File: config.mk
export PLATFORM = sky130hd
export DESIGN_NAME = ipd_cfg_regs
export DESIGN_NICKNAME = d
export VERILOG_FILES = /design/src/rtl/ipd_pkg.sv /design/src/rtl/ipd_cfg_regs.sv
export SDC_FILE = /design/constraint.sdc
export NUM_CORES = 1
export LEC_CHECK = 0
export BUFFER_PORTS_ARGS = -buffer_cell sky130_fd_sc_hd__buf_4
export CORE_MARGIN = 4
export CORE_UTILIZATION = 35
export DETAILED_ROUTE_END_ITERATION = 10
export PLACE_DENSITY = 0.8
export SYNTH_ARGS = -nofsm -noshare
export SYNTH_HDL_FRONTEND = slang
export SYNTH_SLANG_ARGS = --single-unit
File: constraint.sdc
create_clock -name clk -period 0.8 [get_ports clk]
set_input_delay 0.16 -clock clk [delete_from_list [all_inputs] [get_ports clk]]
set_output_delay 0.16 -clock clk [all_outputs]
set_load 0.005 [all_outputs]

● ● ● ● ●

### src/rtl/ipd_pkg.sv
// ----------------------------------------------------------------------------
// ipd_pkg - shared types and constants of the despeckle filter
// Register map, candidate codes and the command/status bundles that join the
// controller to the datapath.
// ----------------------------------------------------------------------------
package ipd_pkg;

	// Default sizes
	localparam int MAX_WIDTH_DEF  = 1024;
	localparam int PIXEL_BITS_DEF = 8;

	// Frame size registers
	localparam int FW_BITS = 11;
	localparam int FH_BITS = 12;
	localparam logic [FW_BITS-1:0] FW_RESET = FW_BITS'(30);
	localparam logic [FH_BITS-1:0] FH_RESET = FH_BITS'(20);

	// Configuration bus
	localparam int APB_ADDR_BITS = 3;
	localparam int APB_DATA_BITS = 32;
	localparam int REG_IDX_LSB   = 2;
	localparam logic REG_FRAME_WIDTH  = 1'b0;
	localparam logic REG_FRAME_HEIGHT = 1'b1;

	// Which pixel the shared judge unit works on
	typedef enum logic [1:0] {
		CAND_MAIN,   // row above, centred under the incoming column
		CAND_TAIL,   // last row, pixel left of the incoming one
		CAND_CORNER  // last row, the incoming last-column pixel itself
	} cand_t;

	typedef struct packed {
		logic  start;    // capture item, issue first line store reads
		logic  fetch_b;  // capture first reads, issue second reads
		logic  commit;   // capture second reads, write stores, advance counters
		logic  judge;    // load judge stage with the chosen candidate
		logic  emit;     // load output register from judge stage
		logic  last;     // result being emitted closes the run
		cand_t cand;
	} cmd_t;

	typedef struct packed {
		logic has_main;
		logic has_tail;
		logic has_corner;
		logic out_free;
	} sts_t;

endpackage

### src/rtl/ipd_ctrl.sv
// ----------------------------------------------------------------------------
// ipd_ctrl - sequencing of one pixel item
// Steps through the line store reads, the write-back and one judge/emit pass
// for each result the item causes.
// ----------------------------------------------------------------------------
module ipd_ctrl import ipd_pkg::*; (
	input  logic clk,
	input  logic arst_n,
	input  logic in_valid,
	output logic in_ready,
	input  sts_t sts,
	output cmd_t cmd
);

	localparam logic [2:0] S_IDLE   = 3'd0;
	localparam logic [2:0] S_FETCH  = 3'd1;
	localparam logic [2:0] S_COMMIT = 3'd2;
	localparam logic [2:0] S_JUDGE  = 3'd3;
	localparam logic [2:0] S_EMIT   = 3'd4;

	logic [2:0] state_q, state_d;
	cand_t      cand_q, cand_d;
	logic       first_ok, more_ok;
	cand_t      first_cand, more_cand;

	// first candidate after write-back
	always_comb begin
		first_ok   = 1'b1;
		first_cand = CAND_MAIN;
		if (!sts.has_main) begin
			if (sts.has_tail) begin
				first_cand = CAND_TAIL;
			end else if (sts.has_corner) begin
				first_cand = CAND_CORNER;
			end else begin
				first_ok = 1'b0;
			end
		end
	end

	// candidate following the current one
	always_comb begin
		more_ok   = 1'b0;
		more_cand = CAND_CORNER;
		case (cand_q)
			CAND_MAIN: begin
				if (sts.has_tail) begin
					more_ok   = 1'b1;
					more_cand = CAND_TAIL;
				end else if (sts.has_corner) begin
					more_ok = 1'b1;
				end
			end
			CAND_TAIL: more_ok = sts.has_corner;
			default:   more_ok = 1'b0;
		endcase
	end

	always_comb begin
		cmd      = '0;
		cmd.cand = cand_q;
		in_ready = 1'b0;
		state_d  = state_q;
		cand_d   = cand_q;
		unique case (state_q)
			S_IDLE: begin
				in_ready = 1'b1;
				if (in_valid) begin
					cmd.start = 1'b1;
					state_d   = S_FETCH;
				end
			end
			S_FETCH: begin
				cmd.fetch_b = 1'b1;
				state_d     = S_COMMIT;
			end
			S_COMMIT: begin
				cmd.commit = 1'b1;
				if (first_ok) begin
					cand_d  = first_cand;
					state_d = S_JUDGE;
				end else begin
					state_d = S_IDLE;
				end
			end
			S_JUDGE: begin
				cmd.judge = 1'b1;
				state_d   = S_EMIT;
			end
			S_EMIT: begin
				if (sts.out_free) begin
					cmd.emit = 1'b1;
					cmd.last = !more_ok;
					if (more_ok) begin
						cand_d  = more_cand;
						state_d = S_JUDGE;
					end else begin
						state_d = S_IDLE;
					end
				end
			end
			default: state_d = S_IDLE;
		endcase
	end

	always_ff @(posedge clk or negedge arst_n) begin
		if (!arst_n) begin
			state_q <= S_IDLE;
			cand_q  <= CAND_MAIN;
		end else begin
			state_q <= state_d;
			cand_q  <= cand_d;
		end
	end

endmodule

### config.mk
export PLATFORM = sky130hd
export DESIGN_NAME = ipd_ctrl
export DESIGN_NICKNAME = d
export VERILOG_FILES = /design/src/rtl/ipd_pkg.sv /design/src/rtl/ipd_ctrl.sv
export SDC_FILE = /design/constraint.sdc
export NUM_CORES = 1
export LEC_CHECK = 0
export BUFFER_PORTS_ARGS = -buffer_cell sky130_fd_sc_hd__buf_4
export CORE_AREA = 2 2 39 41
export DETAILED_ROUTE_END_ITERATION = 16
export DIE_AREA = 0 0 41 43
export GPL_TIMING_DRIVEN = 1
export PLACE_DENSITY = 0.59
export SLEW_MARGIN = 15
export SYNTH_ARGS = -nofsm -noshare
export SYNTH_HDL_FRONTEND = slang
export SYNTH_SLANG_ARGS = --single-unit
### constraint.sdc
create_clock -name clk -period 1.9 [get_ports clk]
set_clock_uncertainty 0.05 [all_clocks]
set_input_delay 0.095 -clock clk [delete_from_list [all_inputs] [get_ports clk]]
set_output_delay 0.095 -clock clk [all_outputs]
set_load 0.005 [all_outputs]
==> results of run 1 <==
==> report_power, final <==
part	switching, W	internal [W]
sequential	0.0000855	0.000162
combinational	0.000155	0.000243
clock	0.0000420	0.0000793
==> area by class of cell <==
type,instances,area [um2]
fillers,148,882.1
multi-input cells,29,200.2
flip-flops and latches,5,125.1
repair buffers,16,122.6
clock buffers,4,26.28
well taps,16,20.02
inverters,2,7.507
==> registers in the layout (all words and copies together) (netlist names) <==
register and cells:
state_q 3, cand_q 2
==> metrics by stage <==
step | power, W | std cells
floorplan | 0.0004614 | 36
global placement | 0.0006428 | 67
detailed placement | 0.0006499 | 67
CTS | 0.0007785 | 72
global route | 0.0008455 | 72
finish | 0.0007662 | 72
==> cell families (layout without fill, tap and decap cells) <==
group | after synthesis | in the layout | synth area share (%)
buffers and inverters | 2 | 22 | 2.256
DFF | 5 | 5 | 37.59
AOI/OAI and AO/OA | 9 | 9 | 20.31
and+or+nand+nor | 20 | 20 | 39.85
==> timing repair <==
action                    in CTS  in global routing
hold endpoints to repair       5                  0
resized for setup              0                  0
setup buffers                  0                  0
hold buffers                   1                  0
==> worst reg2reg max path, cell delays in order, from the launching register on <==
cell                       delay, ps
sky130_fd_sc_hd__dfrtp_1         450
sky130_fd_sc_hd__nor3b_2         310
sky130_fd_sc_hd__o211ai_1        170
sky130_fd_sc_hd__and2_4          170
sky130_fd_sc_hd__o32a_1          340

● ● ● ● ●

Within the material above, the line with "repair buffers,16,122.6" opens the range and the line with "finish | 0.0007662 | 72" closes it; reproduce that range word for word.

> [Answer to this exercise]
repair buffers,16,122.6
clock buffers,4,26.28
well taps,16,20.02
inverters,2,7.507
==> registers in the layout (all words and copies together) (netlist names) <==
register and cells:
state_q 3, cand_q 2
==> metrics by stage <==
step | power, W | std cells
floorplan | 0.0004614 | 36
global placement | 0.0006428 | 67
detailed placement | 0.0006499 | 67
CTS | 0.0007785 | 72
global route | 0.0008455 | 72
finish | 0.0007662 | 72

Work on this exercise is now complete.